Would you please output the records exactly as they appear below?

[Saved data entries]
▼

===== config.mk =====
export PLATFORM = sky130hd
export DESIGN_NAME = mem_lsu_stage_flat
export DESIGN_NICKNAME = d
export VERILOG_FILES = /design/src/rtl/mem_lsu_stage_if.sv /design/src/rtl/mem_lsu_stage.sv /design/src/flat_wrapper.sv
export SDC_FILE = /design/constraint.sdc
export NUM_CORES = 1
export LEC_CHECK = 0
export ABC_CLOCK_PERIOD_IN_PS = 2300
export CAP_MARGIN = 20
export CORE_ASPECT_RATIO = 0.7
export CORE_UTILIZATION = 39
export DETAILED_ROUTE_END_ITERATION = 10
export PLACE_DENSITY = 0.8
export SLEW_MARGIN = 40
export SYNTH_ARGS = -nofsm -noshare
export SYNTH_HDL_FRONTEND = slang
export SYNTH_SLANG_ARGS = --single-unit

===== constraint.sdc =====
create_clock -name clk -period 2.3 [get_ports clk]
set_clock_uncertainty 0.2 [all_clocks]
set_input_delay 0.23 -clock clk [delete_from_list [all_inputs] [get_ports clk]]
set_output_delay 0.23 -clock clk [all_outputs]
set_load 0.02 [all_outputs]
**config.mk**
```make
export PLATFORM = sky130hd
export DESIGN_NAME = gpio_edge_subunit7
export DESIGN_NICKNAME = d
export VERILOG_FILES = /design/src/rtl/gpio_edge_subunit7_pkg.sv /design/src/rtl/gpio_edge_subunit7_debounce.sv /design/src/rtl/gpio_edge_subunit7.sv
export SDC_FILE = /design/constraint.sdc
export NUM_CORES = 1
export LEC_CHECK = 0
export CAP_MARGIN = 20
export CORE_UTILIZATION = 51
export CTS_BUF_LIST = sky130_fd_sc_hd__clkbuf_4 sky130_fd_sc_hd__clkbuf_8 sky130_fd_sc_hd__clkbuf_16
export DETAILED_ROUTE_END_ITERATION = 6
export PLACE_DENSITY = 0.76
export SLEW_MARGIN = 30
export SYNTH_ARGS = -nofsm -noshare
export SYNTH_HDL_FRONTEND = slang
export SYNTH_SLANG_ARGS = --single-unit
```
**constraint.sdc**
```tcl
create_clock -name pclk7 -period 1.9 [get_ports pclk7]
set_input_delay 0.38 -clock pclk7 [delete_from_list [all_inputs] [get_ports pclk7]]
set_output_delay 0.38 -clock pclk7 [all_outputs]
set_load 0.01 [all_outputs]
```
==> config.mk <==
export PLATFORM = sky130hd
export DESIGN_NAME = alu_arbiter
export DESIGN_NICKNAME = d
export VERILOG_FILES = /design/src/rtl/alu_arbiter.sv
export SDC_FILE = /design/constraint.sdc
export NUM_CORES = 1
export LEC_CHECK = 0
export CAP_MARGIN = 10
export CORE_ASPECT_RATIO = 0.6
export CORE_MARGIN = 3
export CORE_UTILIZATION = 36
export CTS_BUF_LIST = sky130_fd_sc_hd__clkbuf_8
export DETAILED_ROUTE_END_ITERATION = 8
export GPL_ROUTABILITY_DRIVEN = 0
export PLACE_DENSITY = 0.81
export SLEW_MARGIN = 20
export SYNTH_ARGS = -nofsm -noshare
export SYNTH_HDL_FRONTEND = slang
export SYNTH_SLANG_ARGS = --single-unit
==> constraint.sdc <==
create_clock -name clk -period 1.8 [get_ports clk]
set_clock_uncertainty 0.15 [all_clocks]
set_input_delay 0.45 -clock clk [delete_from_list [all_inputs] [get_ports clk]]
set_output_delay 0.45 -clock clk [all_outputs]
set_load 0.05 [all_outputs]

▲

:: Answer to this problem ::
===== config.mk =====
export PLATFORM = sky130hd
export DESIGN_NAME = mem_lsu_stage_flat
export DESIGN_NICKNAME = d
export VERILOG_FILES = /design/src/rtl/mem_lsu_stage_if.sv /design/src/rtl/mem_lsu_stage.sv /design/src/flat_wrapper.sv
export SDC_FILE = /design/constraint.sdc
export NUM_CORES = 1
export LEC_CHECK = 0
export ABC_CLOCK_PERIOD_IN_PS = 2300
export CAP_MARGIN = 20
export CORE_ASPECT_RATIO = 0.7
export CORE_UTILIZATION = 39
export DETAILED_ROUTE_END_ITERATION = 10
export PLACE_DENSITY = 0.8
export SLEW_MARGIN = 40
export SYNTH_ARGS = -nofsm -noshare
export SYNTH_HDL_FRONTEND = slang
export SYNTH_SLANG_ARGS = --single-unit

===== constraint.sdc =====
create_clock -name clk -period 2.3 [get_ports clk]
set_clock_uncertainty 0.2 [all_clocks]
set_input_delay 0.23 -clock clk [delete_from_list [all_inputs] [get_ports clk]]
set_output_delay 0.23 -clock clk [all_outputs]
set_load 0.02 [all_outputs]
**config.mk**
```make
export PLATFORM = sky130hd
export DESIGN_NAME = gpio_edge_subunit7
export DESIGN_NICKNAME = d
export VERILOG_FILES = /design/src/rtl/gpio_edge_subunit7_pkg.sv /design/src/rtl/gpio_edge_subunit7_debounce.sv /design/src/rtl/gpio_edge_subunit7.sv
export SDC_FILE = /design/constraint.sdc
export NUM_CORES = 1
export LEC_CHECK = 0
export CAP_MARGIN = 20
export CORE_UTILIZATION = 51
export CTS_BUF_LIST = sky130_fd_sc_hd__clkbuf_4 sky130_fd_sc_hd__clkbuf_8 sky130_fd_sc_hd__clkbuf_16
export DETAILED_ROUTE_END_ITERATION = 6
export PLACE_DENSITY = 0.76
export SLEW_MARGIN = 30
export SYNTH_ARGS = -nofsm -noshare
export SYNTH_HDL_FRONTEND = slang
export SYNTH_SLANG_ARGS = --single-unit
```
**constraint.sdc**
```tcl
create_clock -name pclk7 -period 1.9 [get_ports pclk7]
set_input_delay 0.38 -clock pclk7 [delete_from_list [all_inputs] [get_ports pclk7]]
set_output_delay 0.38 -clock pclk7 [all_outputs]
set_load 0.01 [all_outputs]
```
==> config.mk <==
export PLATFORM = sky130hd
export DESIGN_NAME = alu_arbiter
export DESIGN_NICKNAME = d
export VERILOG_FILES = /design/src/rtl/alu_arbiter.sv
export SDC_FILE = /design/constraint.sdc
export NUM_CORES = 1
export LEC_CHECK = 0
export CAP_MARGIN = 10
export CORE_ASPECT_RATIO = 0.6
export CORE_MARGIN = 3
export CORE_UTILIZATION = 36
export CTS_BUF_LIST = sky130_fd_sc_hd__clkbuf_8
export DETAILED_ROUTE_END_ITERATION = 8
export GPL_ROUTABILITY_DRIVEN = 0
export PLACE_DENSITY = 0.81
export SLEW_MARGIN = 20
export SYNTH_ARGS = -nofsm -noshare
export SYNTH_HDL_FRONTEND = slang
export SYNTH_SLANG_ARGS = --single-unit
==> constraint.sdc <==
create_clock -name clk -period 1.8 [get_ports clk]
set_clock_uncertainty 0.15 [all_clocks]
set_input_delay 0.45 -clock clk [delete_from_list [all_inputs] [get_ports clk]]
set_output_delay 0.45 -clock clk [all_outputs]
set_load 0.05 [all_outputs]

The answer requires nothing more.